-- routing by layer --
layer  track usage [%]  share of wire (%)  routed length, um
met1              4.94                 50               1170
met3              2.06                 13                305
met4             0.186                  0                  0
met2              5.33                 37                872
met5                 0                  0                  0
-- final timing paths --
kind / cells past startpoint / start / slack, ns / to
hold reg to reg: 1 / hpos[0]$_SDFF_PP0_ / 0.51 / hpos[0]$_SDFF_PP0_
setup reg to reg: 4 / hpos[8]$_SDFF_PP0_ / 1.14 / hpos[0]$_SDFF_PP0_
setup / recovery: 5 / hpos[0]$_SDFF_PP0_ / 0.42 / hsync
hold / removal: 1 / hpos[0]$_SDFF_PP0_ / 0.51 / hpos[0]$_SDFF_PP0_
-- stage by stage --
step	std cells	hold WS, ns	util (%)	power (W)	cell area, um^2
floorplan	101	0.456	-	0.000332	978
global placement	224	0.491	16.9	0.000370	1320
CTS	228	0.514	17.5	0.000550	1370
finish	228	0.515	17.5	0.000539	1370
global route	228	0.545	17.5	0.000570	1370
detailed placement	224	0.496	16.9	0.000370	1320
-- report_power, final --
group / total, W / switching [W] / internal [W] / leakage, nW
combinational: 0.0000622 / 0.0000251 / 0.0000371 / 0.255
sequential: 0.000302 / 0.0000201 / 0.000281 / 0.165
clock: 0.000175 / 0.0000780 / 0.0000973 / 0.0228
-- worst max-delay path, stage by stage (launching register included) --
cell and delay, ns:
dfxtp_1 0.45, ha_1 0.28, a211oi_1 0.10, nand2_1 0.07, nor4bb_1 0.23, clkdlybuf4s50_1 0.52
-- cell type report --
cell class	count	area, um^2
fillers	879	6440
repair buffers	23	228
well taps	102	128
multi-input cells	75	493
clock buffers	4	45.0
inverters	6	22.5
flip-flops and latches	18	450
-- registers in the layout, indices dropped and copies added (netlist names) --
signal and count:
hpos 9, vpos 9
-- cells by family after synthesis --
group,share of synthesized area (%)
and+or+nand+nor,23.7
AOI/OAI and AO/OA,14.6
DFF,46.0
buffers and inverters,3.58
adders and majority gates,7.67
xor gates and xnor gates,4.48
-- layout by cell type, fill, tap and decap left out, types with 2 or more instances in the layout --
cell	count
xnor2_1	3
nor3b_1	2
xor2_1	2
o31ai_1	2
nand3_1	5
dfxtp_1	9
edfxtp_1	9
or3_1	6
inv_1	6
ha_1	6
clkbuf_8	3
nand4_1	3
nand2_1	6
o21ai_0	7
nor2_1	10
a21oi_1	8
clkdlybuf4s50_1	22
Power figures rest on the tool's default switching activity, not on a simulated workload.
## /design/flow/design.v

```verilog
module PWM (clk, rst_n, wrt_duty, duty, CH_A, CH_B);
  input clk;
  input rst_n;
  input wrt_duty;
  input [13:0] duty;
  output reg CH_A;
  output reg CH_B;
  reg [13:0] duty_ff;
  reg [12:0] cnt;
  wire [12:0] duty_2s;
	wire empty;
	wire eq;
	wire CH_A_nxt;
	wire CH_B_nxt;
  always@(posedge clk or negedge rst_n) begin
    if(!rst_n)
      duty_ff <= 0;
    else if(wrt_duty == 1)
      duty_ff <= duty;
    else
      duty_ff <= duty_ff;
  end
  always@(posedge clk or negedge rst_n) begin
    if(!rst_n)
      cnt <= 0;
	 else if(wrt_duty)
		cnt <= 0;
    else
      cnt <= cnt + 1;
  end
  assign empty = ~|cnt;
  assign duty_2s = (~duty_ff[12:0]) + 1;
  assign eq = (cnt == (duty_ff[13] ? duty_2s[12:0] : duty_ff[12:0]));
  assign CH_A_nxt = (duty_ff[13] || eq) ? 0 :
                    empty               ? 1 :
                    CH_A;
  always@(posedge clk or negedge rst_n) begin
      if(!rst_n)
        CH_A <= 0;
      else if(wrt_duty)
			CH_A <= 0;
		else
        CH_A <= CH_A_nxt;
  end
  assign CH_B_nxt = ((!duty_ff[13]) || eq) ? 0 :
                    empty                  ? 1 :
                    CH_B;            
  always@(posedge clk or negedge rst_n) begin
      if(!rst_n)
        CH_B <= 0;
      else if(wrt_duty)
		  CH_B <= 0;	 
		else
        CH_B <= CH_B_nxt;
  end
endmodule
```
## /design/flow/config.mk

```make
export PLATFORM = sky130hd
export DESIGN_NAME = TXcounter
export DESIGN_NICKNAME = TXcounter
export VERILOG_FILES = /design/flow/design.v
export SDC_FILE = /design/flow/constraint.sdc
export NUM_CORES = 4
export LEC_CHECK = 1
export CORE_AREA = 10 10 70 70
export DIE_AREA = 0 0 80 80
```

## /design/flow/constraint.sdc

```tcl
current_design TXcounter

set clk_period 2.0
set clk_io_pct 0.2

create_clock -name clk0 -period $clk_period [get_ports {clk}]

set non_clock_inputs [all_inputs -no_clocks]
set_input_delay [expr $clk_period * $clk_io_pct] -clock clk0 $non_clock_inputs
set_output_delay [expr $clk_period * $clk_io_pct] -clock clk0 [all_outputs]
```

· · · · · · ·

Assignment
Beginning with the top line of the data above, output every line exactly until the one that contains "-- final timing", and include that one too.

Response box
-- routing by layer --
layer  track usage [%]  share of wire (%)  routed length, um
met1              4.94                 50               1170
met3              2.06                 13                305
met4             0.186                  0                  0
met2              5.33                 37                872
met5                 0                  0                  0
-- final timing paths --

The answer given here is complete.